**What this task involves:**
Where a line holds the word "longint", copy it from the records.

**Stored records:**

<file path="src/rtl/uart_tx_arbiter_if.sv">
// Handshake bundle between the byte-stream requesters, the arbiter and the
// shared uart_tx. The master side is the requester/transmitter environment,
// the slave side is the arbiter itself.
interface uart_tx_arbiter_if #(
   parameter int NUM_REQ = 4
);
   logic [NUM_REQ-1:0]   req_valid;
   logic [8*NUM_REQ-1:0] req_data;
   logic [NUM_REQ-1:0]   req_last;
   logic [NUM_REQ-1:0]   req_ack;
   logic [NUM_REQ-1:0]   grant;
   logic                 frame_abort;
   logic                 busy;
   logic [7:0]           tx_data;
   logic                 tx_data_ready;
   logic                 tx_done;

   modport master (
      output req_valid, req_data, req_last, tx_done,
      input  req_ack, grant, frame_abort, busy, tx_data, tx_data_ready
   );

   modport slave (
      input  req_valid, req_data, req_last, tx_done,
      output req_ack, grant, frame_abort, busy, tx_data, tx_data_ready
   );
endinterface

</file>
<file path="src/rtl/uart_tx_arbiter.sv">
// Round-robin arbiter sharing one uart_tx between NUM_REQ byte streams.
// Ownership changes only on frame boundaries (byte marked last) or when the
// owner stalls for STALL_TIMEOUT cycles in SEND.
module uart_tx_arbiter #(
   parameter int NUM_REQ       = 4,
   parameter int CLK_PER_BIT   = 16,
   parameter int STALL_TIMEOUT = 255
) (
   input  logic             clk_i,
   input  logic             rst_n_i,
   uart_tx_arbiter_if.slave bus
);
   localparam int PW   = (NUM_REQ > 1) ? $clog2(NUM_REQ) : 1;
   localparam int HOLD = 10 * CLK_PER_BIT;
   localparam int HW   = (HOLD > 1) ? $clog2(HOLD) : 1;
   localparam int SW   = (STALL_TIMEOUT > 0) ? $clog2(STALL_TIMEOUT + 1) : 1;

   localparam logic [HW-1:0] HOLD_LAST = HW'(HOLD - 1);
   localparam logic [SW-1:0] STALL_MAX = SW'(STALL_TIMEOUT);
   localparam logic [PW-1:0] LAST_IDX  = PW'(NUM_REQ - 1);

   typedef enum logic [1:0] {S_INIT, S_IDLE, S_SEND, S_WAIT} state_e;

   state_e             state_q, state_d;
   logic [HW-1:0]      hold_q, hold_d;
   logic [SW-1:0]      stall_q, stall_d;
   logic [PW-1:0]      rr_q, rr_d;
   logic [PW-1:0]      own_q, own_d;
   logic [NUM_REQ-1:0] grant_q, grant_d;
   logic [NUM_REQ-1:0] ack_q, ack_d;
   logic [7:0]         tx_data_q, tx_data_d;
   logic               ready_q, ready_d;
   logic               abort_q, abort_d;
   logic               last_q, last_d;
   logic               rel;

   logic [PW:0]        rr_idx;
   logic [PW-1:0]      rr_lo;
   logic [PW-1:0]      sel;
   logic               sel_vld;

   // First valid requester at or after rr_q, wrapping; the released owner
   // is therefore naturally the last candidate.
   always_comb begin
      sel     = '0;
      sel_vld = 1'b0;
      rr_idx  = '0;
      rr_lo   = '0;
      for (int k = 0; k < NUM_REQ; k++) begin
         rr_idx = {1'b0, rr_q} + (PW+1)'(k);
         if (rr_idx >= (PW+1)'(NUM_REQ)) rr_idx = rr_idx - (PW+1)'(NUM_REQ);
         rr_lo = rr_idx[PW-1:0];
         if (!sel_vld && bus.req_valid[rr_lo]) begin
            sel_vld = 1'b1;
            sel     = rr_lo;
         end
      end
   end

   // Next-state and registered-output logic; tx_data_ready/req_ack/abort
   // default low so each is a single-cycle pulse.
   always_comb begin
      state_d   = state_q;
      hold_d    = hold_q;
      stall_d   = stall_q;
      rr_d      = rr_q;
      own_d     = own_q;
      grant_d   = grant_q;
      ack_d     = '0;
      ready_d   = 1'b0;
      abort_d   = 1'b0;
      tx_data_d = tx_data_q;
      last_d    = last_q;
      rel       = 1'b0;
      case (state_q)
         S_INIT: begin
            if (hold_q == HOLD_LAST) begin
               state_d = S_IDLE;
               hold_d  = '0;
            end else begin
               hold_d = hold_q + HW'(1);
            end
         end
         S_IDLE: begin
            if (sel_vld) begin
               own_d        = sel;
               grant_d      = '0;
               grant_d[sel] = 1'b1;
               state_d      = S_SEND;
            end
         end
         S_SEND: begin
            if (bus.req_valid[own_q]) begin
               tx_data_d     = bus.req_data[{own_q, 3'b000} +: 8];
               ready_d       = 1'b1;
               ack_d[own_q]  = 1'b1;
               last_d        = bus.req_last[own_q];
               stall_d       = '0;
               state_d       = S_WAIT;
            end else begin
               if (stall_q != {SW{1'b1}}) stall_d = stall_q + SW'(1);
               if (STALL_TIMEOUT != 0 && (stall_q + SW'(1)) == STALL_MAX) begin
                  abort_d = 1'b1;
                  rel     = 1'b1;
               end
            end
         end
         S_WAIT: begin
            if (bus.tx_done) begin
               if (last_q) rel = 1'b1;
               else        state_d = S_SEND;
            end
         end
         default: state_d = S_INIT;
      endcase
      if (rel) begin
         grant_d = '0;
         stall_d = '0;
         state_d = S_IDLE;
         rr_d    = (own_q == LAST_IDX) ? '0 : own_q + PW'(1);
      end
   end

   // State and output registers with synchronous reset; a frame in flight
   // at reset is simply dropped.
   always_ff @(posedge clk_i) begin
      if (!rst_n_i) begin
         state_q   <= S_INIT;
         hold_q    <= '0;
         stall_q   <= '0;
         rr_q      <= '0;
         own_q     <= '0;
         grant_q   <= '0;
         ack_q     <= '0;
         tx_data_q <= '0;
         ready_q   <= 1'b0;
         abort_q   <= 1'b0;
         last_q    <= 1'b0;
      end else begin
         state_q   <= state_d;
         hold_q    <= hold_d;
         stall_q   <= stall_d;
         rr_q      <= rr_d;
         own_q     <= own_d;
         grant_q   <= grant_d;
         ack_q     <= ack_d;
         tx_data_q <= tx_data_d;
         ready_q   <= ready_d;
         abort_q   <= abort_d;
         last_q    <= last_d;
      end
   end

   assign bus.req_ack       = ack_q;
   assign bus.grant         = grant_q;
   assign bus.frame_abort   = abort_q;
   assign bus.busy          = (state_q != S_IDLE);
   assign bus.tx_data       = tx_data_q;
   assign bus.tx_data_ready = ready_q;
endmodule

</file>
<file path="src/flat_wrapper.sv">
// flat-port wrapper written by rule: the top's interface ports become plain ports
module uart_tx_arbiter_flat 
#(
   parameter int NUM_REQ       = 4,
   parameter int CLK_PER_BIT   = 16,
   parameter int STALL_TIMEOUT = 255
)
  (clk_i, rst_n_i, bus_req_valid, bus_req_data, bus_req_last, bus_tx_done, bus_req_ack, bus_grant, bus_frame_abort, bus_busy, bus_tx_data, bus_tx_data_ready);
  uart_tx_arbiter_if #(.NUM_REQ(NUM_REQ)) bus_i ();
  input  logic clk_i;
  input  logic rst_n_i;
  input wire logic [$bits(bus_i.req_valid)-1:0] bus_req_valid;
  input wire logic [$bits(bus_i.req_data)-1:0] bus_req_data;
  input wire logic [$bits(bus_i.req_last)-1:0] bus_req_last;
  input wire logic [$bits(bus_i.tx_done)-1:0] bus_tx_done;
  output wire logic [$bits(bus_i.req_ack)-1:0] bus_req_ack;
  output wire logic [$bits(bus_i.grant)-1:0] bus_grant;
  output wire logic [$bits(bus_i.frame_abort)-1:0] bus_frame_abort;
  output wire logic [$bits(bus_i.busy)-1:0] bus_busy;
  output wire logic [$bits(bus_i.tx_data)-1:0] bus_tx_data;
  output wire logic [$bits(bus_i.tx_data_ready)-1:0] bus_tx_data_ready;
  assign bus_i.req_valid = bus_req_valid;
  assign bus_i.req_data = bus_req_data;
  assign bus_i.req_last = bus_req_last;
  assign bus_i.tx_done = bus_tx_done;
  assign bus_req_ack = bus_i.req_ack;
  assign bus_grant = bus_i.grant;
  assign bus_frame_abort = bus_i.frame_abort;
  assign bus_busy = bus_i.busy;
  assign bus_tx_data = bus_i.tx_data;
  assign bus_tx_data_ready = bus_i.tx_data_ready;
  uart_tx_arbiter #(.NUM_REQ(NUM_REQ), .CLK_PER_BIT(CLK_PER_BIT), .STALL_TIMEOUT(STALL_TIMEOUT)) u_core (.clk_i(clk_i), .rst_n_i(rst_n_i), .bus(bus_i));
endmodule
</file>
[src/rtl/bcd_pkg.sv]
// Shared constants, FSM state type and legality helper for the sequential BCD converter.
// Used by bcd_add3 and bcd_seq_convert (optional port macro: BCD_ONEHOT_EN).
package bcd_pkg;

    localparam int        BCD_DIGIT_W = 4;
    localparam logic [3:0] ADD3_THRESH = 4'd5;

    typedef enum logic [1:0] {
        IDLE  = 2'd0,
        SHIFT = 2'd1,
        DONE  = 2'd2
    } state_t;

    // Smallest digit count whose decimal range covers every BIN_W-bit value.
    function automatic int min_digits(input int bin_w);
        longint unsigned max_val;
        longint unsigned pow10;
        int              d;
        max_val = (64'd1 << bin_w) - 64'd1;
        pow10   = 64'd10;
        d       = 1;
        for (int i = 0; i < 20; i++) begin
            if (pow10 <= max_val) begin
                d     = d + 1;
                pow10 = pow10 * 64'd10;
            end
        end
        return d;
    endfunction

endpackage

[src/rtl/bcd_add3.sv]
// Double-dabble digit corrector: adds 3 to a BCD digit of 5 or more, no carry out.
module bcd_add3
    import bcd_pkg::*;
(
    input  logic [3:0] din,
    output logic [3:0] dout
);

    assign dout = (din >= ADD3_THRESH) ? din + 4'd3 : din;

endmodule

**Response area:**
        longint unsigned max_val;
        longint unsigned pow10;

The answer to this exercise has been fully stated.